Top of DATA FOR ANALYSIS

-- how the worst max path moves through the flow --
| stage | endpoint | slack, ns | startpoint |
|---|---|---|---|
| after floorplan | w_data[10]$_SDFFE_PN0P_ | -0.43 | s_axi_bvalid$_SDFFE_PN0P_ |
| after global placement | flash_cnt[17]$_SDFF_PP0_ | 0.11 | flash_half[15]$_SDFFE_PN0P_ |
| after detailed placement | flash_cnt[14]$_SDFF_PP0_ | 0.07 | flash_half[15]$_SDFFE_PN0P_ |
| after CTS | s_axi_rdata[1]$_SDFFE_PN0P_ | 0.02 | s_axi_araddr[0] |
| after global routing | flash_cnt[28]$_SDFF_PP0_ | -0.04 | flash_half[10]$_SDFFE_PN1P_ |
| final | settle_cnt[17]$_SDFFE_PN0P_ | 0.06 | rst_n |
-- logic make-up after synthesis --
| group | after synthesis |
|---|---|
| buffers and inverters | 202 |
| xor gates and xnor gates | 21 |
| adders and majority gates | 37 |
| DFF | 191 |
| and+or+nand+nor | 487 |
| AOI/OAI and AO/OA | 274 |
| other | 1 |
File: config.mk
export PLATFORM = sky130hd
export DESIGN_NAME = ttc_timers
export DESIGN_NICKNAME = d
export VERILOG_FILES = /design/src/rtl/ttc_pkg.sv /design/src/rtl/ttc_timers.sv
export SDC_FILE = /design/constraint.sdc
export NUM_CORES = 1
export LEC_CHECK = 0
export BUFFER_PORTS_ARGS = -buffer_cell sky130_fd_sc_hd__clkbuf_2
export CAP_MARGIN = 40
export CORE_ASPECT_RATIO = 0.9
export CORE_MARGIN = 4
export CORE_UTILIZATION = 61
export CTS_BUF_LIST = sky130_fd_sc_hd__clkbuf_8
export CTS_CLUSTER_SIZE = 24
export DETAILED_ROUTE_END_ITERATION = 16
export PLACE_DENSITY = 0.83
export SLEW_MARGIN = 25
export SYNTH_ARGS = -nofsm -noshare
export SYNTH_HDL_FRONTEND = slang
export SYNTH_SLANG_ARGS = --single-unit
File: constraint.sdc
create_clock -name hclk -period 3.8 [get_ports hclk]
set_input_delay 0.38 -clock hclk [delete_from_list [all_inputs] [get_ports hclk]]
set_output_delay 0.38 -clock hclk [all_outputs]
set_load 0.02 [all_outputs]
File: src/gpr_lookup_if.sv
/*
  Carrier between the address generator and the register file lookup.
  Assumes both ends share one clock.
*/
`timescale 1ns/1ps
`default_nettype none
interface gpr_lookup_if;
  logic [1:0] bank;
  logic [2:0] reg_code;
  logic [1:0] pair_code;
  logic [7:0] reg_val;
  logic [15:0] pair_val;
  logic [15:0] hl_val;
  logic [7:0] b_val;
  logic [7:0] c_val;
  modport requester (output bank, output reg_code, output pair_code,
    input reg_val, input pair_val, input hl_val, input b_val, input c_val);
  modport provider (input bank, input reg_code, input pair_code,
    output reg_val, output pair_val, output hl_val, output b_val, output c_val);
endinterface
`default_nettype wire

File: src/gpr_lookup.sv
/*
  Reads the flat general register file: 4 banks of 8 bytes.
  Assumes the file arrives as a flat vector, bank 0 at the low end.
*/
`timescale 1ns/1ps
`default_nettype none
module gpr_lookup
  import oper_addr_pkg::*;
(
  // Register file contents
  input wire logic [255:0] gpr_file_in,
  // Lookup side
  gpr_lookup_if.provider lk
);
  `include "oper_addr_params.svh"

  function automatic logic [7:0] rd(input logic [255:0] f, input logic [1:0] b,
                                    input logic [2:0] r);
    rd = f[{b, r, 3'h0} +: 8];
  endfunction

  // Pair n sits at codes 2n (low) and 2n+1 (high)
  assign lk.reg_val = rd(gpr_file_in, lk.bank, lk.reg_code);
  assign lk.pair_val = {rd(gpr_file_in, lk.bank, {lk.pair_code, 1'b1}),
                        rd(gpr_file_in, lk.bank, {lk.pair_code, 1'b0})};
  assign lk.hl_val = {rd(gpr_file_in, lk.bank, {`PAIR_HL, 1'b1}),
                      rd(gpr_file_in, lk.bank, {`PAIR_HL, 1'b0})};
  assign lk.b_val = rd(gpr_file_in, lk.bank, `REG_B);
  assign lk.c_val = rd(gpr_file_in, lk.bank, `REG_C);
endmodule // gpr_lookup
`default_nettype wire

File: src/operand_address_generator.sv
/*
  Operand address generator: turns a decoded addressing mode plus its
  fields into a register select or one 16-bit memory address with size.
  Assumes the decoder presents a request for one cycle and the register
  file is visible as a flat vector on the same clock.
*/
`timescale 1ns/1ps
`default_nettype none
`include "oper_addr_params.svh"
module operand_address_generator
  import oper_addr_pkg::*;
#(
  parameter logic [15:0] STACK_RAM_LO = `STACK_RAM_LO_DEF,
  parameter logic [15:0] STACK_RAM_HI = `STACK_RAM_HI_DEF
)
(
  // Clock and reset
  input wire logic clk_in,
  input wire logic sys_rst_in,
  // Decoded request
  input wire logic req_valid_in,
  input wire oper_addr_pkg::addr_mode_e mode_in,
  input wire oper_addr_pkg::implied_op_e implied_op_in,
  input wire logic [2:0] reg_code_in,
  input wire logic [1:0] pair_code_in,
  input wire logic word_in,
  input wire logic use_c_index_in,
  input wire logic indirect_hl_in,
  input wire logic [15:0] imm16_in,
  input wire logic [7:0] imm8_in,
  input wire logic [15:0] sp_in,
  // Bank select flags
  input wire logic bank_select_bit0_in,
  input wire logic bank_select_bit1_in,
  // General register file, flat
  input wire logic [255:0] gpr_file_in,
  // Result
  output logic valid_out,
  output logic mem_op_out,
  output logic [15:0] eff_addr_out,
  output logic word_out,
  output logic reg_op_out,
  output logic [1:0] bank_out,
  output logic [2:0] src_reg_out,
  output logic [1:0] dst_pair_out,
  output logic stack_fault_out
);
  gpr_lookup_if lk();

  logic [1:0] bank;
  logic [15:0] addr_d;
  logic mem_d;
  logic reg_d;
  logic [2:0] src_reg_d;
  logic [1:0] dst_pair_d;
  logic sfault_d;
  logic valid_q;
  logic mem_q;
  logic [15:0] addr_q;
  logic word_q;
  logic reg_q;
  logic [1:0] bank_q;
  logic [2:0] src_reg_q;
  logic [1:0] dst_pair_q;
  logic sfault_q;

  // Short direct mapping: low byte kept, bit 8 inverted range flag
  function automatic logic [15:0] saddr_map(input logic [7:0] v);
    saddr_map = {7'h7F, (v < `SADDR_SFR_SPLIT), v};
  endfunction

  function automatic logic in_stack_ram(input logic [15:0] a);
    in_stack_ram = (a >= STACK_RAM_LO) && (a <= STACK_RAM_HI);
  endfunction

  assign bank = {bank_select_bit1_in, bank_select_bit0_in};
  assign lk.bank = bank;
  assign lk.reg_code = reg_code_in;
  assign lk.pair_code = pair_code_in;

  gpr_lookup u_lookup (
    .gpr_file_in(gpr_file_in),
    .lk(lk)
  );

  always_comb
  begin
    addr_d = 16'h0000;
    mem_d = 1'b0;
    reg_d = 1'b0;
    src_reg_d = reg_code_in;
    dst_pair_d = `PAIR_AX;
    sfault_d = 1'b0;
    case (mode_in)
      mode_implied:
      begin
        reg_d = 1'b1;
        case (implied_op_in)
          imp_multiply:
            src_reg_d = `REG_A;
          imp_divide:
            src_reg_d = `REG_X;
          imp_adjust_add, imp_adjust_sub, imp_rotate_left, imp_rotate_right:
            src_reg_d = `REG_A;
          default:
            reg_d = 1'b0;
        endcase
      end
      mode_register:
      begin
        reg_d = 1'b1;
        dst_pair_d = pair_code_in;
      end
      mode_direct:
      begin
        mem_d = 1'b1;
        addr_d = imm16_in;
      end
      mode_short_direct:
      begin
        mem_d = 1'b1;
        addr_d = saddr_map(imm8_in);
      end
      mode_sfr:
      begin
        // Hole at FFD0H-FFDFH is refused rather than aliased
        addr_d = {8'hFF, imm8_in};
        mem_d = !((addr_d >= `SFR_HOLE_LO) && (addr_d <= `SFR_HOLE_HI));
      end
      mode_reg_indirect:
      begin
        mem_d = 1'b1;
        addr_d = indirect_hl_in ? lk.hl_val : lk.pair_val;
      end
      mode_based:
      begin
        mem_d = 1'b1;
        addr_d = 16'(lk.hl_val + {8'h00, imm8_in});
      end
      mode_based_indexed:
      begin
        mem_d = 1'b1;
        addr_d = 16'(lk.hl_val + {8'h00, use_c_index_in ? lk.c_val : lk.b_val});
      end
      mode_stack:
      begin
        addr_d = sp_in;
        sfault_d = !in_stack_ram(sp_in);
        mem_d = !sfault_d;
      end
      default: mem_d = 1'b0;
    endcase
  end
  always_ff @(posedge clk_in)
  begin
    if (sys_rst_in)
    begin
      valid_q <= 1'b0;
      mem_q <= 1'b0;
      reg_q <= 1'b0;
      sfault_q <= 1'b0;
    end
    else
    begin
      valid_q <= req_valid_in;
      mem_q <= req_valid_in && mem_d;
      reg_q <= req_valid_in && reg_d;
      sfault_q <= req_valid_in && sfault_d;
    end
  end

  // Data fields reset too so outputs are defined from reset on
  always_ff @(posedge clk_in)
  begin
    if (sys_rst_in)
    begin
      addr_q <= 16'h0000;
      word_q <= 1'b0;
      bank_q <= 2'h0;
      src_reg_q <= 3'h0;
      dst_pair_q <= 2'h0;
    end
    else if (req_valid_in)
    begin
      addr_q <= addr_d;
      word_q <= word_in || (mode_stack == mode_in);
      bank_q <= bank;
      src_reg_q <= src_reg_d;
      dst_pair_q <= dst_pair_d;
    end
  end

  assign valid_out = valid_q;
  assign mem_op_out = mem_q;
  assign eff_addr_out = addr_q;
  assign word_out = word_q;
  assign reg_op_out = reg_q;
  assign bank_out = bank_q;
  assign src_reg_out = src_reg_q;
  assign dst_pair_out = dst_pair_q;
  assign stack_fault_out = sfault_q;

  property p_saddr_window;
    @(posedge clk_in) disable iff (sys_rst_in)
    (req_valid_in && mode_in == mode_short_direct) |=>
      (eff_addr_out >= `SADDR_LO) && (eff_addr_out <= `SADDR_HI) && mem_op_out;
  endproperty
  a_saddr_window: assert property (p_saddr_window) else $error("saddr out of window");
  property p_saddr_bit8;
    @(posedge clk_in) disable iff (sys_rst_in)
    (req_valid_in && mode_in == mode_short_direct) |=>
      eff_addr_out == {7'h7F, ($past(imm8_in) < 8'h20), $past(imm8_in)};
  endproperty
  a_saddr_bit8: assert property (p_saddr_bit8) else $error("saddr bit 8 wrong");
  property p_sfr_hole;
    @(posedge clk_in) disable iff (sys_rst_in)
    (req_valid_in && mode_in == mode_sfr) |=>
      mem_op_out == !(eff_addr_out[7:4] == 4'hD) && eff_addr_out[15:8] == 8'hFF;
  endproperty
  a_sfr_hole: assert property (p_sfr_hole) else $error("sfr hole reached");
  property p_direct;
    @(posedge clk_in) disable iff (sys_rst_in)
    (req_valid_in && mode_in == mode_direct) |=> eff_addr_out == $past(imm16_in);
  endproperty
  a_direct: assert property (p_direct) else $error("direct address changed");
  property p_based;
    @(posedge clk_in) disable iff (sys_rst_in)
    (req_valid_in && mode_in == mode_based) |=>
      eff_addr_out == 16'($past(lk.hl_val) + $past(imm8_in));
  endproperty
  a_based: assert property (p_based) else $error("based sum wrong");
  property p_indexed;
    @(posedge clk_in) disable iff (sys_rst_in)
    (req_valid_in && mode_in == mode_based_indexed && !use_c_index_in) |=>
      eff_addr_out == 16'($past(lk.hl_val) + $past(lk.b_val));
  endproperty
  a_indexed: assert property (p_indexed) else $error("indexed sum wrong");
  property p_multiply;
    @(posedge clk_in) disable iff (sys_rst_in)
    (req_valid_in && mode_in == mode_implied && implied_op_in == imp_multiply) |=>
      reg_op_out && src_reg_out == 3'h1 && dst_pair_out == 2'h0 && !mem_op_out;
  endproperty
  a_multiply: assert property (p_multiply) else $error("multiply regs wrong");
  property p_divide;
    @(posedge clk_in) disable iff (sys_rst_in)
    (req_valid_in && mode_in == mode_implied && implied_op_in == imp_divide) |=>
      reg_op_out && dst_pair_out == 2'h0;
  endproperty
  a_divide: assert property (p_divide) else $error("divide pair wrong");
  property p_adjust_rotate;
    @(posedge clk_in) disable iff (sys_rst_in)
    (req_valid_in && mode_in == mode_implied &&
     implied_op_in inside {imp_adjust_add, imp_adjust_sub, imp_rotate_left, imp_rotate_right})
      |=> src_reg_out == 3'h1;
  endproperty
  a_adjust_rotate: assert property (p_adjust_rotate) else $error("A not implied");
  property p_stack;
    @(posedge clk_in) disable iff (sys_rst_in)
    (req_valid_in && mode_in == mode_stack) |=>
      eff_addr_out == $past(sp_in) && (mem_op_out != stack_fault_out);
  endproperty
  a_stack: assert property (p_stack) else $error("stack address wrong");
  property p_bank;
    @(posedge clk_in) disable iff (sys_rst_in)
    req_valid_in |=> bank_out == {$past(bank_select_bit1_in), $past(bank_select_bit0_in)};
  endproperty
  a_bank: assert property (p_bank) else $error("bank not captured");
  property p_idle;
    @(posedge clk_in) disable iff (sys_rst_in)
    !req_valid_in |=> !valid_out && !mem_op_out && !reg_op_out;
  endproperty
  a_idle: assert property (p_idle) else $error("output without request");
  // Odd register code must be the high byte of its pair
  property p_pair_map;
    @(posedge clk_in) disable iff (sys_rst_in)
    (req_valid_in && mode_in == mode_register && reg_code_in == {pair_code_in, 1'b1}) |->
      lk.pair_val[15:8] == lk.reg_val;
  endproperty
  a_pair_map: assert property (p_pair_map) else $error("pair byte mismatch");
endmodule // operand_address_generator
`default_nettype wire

Bottom of DATA FOR ANALYSIS
Top of DATA FOR ANALYSIS

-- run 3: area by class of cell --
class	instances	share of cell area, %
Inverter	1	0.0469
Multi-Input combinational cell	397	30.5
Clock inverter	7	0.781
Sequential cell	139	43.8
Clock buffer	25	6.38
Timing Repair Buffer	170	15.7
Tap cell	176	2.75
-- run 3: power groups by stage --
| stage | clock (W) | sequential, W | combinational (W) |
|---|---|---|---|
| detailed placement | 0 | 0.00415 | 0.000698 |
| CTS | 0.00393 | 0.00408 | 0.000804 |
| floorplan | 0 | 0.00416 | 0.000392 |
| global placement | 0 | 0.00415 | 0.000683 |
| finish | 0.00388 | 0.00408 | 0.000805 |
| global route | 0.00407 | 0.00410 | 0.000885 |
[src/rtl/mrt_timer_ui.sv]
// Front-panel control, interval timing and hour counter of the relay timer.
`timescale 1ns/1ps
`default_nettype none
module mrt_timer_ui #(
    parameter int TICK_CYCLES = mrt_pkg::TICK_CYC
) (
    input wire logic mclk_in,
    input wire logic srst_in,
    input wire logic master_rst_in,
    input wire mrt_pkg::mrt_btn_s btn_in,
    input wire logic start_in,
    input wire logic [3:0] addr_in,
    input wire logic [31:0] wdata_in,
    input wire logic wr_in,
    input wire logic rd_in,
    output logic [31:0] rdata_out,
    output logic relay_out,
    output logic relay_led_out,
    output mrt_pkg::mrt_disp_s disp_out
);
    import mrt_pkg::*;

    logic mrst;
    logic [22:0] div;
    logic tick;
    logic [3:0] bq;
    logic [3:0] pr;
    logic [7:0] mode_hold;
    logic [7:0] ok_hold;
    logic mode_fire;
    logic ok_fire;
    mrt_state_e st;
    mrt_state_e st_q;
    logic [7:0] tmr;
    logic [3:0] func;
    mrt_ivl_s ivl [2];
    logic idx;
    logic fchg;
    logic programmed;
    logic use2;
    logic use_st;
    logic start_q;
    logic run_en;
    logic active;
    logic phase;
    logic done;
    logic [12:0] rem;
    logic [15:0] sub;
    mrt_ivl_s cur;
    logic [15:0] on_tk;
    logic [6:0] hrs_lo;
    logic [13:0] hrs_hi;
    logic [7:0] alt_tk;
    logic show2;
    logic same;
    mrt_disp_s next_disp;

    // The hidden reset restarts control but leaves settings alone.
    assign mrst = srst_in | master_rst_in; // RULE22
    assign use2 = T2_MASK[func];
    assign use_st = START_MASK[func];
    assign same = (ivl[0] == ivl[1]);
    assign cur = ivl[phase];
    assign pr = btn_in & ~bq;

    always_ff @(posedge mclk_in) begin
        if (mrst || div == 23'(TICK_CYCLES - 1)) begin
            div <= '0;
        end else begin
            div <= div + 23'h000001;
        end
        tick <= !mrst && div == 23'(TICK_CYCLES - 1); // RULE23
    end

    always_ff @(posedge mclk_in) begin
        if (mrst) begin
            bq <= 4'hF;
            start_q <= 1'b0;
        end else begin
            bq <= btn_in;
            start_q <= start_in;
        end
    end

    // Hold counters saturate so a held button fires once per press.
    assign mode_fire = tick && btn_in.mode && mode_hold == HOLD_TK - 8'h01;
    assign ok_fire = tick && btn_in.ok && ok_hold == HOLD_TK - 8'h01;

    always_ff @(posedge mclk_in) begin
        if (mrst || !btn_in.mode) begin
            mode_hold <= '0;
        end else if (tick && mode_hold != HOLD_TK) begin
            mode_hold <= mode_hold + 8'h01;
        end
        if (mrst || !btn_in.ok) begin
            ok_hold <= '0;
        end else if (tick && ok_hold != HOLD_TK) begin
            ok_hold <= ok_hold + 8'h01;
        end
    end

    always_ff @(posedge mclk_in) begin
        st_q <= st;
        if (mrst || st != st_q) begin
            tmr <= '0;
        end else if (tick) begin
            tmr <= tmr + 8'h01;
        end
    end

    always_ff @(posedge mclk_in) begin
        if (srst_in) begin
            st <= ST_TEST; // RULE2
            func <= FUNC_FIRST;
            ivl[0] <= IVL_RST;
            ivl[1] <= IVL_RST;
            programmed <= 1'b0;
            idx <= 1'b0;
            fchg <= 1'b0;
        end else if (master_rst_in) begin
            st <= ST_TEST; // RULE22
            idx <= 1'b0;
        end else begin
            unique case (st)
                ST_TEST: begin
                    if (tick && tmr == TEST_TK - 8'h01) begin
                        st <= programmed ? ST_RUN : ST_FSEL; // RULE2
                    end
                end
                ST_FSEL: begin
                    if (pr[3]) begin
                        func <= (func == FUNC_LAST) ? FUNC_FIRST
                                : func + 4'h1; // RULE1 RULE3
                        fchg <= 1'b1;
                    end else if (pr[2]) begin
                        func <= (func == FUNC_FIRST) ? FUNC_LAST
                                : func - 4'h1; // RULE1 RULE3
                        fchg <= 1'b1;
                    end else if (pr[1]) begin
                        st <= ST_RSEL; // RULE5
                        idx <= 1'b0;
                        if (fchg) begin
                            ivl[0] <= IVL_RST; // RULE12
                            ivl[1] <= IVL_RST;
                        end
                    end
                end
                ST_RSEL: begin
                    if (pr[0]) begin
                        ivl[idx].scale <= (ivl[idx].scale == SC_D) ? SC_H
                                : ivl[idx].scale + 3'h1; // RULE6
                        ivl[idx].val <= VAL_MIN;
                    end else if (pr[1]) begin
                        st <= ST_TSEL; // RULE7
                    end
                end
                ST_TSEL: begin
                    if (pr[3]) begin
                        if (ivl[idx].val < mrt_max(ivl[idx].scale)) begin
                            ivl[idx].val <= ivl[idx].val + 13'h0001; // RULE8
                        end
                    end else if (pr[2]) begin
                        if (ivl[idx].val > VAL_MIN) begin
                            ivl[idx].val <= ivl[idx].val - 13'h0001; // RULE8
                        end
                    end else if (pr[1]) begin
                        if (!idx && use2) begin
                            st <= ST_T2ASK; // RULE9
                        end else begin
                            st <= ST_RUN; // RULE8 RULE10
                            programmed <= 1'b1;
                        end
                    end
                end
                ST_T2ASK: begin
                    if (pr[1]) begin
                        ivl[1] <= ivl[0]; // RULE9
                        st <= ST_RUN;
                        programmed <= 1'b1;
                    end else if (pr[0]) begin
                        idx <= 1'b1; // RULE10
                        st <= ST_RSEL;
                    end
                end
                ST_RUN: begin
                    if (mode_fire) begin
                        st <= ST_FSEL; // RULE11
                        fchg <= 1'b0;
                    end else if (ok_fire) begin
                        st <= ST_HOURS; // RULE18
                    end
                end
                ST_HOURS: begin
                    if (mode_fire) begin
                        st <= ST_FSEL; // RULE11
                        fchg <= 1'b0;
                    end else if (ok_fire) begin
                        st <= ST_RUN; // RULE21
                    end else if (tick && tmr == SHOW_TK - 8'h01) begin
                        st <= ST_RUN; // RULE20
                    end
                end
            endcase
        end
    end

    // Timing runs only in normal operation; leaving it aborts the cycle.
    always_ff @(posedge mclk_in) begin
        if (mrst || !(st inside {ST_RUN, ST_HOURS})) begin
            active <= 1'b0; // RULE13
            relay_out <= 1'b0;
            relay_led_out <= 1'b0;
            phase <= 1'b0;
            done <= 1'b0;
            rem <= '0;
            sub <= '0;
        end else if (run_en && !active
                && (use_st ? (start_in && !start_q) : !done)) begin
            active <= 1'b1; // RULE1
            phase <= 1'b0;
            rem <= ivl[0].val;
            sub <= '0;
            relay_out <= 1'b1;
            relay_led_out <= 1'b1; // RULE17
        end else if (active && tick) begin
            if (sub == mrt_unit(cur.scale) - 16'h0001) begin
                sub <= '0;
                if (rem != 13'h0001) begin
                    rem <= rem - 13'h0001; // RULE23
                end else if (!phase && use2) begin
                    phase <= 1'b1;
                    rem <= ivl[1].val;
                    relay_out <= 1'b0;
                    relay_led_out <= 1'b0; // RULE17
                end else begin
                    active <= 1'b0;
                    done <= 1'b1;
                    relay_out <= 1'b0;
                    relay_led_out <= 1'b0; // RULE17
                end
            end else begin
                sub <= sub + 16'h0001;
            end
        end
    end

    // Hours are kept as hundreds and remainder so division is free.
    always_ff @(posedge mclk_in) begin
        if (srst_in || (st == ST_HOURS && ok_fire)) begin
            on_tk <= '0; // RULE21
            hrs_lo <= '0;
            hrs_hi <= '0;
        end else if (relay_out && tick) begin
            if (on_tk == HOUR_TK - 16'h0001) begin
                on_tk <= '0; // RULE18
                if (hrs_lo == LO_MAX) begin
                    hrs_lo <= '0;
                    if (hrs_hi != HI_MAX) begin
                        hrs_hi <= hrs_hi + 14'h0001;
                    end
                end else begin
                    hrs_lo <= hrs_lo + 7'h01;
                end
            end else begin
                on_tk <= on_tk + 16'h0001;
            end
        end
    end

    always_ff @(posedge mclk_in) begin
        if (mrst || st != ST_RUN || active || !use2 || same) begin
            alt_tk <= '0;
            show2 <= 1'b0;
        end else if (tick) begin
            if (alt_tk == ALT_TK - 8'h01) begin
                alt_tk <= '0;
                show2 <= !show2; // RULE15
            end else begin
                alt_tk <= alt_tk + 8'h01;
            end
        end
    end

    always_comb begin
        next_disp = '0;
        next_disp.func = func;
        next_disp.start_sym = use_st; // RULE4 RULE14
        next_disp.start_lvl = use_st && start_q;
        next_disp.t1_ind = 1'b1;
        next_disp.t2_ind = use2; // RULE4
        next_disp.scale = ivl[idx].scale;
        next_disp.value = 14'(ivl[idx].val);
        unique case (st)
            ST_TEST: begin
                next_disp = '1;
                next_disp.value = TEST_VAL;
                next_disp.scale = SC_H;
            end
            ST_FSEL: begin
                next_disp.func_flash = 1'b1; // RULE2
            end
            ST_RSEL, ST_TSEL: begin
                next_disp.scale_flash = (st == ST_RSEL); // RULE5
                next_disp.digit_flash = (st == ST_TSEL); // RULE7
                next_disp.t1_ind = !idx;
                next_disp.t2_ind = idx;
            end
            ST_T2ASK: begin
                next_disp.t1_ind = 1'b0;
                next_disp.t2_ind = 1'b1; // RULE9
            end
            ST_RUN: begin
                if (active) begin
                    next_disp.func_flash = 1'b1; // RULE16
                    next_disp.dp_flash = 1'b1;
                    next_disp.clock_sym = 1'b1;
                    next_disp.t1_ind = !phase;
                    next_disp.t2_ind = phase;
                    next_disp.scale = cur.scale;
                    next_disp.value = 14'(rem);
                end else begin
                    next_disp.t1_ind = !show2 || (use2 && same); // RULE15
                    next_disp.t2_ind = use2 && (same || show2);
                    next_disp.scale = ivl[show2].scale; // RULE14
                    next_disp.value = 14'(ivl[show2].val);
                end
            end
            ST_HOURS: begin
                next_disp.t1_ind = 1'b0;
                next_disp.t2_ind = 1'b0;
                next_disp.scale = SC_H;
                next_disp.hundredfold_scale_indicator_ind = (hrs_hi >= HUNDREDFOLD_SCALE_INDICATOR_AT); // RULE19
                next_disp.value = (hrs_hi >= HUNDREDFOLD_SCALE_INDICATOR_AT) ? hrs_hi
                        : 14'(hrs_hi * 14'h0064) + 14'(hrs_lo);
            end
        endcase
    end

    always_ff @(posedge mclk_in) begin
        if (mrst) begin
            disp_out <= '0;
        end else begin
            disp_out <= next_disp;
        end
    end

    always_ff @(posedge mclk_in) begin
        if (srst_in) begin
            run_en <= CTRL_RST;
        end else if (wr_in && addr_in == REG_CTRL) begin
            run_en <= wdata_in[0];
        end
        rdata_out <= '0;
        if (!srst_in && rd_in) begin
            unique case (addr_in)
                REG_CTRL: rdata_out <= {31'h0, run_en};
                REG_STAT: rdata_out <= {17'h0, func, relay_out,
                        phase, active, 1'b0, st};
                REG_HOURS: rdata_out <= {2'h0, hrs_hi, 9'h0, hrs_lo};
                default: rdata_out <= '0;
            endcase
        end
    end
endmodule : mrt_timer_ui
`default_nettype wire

Bottom of DATA FOR ANALYSIS

Work out how many lines of the material include "value", then report only that count.

5